The BAM file was generated with:

minimap2 -t 30 --MD -Y -L -a -H -x map-pb refdata-hg19-2.1.0/fasta/genome.fa PacBio_CLR_ncbi-SRX7668835/SRR11008518.fastq | samtools sort -o minimap2_NA24385_Pacbio_CLR_SRX7668835.bam
viq854 commented 1 year ago

Hi @LYC-vio, thank you for posting this question.

The Cue framework currently provides an extensively trained model and out-of-the-box support only for short reads. The Cue-long model is a separate proof-of-concept preliminary model trained to demo the extensibility of the framework to another technology — we trained and evaluated this model only on limited synthetic data to show how the framework can be extended to achieve strong performance with different input types as described in the “Extending Cue” and “Discussion” sections of the manuscript (more information about this benchmark/model/repro is also available in our cue-synth-datasets GCS bucket; guidelines for how the framework can be extended to custom technologies is available in the "extensions.ipynb" notebook). This model is not yet intended for use on real data — much more extensive training and evaluation is needed to deploy it on real genomes (similar to the short-read strategy described in the paper) — but we’re working on this now and will release new models and full-support for more technologies soon! I’ll add further clarification to the README as well.

Thanks, V

LYC-vio commented 1 year ago

Hi @viq854 ,

Sorry for open this issue again. Just a quick question about when will Cue support long-read data.
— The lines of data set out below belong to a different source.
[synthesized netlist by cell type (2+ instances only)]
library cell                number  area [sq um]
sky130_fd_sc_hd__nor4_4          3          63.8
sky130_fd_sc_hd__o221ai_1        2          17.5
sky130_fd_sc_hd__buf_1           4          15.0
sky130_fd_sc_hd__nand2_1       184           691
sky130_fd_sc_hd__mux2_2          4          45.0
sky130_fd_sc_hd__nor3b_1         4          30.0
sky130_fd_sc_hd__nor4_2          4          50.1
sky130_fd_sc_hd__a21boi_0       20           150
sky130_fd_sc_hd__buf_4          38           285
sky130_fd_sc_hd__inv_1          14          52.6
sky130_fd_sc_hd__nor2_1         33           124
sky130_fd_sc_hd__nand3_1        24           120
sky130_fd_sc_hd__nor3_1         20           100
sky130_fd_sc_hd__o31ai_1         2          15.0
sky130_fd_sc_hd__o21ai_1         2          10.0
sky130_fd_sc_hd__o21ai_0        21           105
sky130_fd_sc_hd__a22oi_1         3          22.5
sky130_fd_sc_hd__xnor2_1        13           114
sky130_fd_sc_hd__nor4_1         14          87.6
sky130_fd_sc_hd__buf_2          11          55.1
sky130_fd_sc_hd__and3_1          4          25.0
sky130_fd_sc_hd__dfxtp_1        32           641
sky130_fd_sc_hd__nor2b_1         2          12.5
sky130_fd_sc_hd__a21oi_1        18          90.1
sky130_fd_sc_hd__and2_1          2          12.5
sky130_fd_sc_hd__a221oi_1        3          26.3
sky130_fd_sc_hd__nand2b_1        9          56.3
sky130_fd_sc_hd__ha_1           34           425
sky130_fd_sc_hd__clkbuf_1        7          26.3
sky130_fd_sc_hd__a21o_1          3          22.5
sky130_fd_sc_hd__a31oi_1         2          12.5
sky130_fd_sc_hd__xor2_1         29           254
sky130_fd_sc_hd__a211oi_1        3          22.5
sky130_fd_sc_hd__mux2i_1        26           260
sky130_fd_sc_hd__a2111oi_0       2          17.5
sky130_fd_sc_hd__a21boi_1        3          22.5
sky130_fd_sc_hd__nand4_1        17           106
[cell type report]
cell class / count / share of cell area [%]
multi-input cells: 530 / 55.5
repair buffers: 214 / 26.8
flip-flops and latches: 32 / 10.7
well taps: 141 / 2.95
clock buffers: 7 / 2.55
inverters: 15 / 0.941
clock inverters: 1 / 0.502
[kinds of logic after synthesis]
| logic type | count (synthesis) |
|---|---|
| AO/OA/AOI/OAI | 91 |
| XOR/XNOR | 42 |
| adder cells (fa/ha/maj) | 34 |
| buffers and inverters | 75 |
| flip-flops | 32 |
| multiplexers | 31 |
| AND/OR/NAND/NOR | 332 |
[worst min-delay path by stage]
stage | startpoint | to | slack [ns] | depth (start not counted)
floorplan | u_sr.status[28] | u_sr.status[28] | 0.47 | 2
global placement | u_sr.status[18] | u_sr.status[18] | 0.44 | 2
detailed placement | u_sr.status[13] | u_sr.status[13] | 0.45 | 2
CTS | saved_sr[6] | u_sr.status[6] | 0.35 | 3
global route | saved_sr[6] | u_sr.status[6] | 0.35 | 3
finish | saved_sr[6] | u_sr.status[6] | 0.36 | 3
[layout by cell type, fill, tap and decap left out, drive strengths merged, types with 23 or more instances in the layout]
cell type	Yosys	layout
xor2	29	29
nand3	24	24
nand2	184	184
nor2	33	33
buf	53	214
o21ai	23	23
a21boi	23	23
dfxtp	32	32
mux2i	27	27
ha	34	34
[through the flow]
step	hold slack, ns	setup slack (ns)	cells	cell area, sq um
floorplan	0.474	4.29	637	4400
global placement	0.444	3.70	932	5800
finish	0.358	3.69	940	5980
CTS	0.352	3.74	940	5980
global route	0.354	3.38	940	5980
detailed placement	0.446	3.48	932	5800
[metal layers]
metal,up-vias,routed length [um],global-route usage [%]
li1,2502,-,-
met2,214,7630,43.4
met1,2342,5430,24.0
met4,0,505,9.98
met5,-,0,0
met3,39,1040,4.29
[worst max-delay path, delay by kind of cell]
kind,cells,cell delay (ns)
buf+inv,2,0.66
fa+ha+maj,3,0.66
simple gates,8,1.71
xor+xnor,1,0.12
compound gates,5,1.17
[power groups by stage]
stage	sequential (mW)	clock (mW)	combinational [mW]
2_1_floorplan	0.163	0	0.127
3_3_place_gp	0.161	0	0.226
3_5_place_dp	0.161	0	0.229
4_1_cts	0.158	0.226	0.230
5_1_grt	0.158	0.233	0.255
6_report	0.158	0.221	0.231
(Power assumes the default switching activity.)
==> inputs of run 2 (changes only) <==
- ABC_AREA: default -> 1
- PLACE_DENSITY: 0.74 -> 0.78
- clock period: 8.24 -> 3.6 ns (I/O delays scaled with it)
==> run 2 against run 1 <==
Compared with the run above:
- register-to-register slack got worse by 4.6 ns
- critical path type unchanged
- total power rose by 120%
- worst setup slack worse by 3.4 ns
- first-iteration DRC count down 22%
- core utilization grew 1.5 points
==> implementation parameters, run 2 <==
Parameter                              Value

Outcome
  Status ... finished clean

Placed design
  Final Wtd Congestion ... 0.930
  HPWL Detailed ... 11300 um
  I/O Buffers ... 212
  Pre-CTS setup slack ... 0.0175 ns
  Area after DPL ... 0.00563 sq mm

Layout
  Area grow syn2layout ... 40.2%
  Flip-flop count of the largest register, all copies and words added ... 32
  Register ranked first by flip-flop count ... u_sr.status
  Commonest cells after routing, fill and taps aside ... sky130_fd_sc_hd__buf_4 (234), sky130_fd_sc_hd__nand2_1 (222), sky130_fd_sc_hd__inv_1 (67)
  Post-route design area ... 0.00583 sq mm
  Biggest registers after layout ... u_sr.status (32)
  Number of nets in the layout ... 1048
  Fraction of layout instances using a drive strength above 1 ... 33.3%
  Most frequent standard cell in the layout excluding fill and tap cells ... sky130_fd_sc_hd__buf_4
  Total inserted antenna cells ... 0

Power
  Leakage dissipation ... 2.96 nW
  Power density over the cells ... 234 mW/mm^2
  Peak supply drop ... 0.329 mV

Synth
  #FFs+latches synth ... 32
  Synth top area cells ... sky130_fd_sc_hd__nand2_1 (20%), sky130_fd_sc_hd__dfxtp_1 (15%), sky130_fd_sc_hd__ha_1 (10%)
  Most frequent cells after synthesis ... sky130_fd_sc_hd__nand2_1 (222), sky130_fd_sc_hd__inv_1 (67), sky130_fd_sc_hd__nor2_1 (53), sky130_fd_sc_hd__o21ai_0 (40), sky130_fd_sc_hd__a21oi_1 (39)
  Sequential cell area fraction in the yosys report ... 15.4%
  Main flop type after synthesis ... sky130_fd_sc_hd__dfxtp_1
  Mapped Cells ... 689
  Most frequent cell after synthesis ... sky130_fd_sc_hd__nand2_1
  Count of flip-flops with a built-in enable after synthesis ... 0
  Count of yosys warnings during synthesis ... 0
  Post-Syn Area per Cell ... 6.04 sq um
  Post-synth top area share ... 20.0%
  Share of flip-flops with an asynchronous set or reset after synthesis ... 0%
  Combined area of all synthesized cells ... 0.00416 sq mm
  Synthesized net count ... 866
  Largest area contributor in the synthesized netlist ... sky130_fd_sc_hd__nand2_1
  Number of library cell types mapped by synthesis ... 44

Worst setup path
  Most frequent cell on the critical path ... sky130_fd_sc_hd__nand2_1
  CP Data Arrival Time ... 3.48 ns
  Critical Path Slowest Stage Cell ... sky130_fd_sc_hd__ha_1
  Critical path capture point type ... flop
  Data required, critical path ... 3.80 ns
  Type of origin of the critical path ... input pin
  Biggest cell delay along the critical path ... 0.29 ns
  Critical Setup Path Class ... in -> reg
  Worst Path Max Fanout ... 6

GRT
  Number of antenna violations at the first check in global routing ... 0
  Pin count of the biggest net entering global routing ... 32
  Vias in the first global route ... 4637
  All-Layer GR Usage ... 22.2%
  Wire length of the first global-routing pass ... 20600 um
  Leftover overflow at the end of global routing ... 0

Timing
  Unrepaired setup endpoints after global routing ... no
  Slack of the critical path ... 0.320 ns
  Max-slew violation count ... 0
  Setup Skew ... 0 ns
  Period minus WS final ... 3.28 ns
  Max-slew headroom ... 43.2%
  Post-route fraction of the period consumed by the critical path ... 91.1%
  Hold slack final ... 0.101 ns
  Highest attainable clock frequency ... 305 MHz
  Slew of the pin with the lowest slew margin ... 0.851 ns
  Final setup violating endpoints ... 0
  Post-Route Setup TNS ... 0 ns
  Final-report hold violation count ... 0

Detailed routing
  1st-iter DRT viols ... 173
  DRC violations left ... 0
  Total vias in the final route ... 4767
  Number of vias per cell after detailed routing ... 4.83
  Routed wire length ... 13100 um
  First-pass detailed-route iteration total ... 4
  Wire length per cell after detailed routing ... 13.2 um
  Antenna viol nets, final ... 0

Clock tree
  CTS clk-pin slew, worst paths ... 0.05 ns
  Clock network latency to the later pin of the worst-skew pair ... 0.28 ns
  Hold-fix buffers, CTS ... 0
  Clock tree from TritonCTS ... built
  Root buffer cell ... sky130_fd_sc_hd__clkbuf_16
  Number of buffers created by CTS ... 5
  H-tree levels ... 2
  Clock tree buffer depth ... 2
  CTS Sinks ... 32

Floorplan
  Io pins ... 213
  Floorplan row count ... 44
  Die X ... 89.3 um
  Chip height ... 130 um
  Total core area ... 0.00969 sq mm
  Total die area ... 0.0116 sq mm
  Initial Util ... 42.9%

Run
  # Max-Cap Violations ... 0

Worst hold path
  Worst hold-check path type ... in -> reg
Thank you again for your time and efforts

Best regards Yichen

viq854 commented 1 year ago

Hi @LYC-vio,

Planning to release fully trained models for PacBio sometime by the end of the summer.

Best, V

quanc1989 commented 5 months ago

@viq854 Hi! Wondering how is going on with PacBio?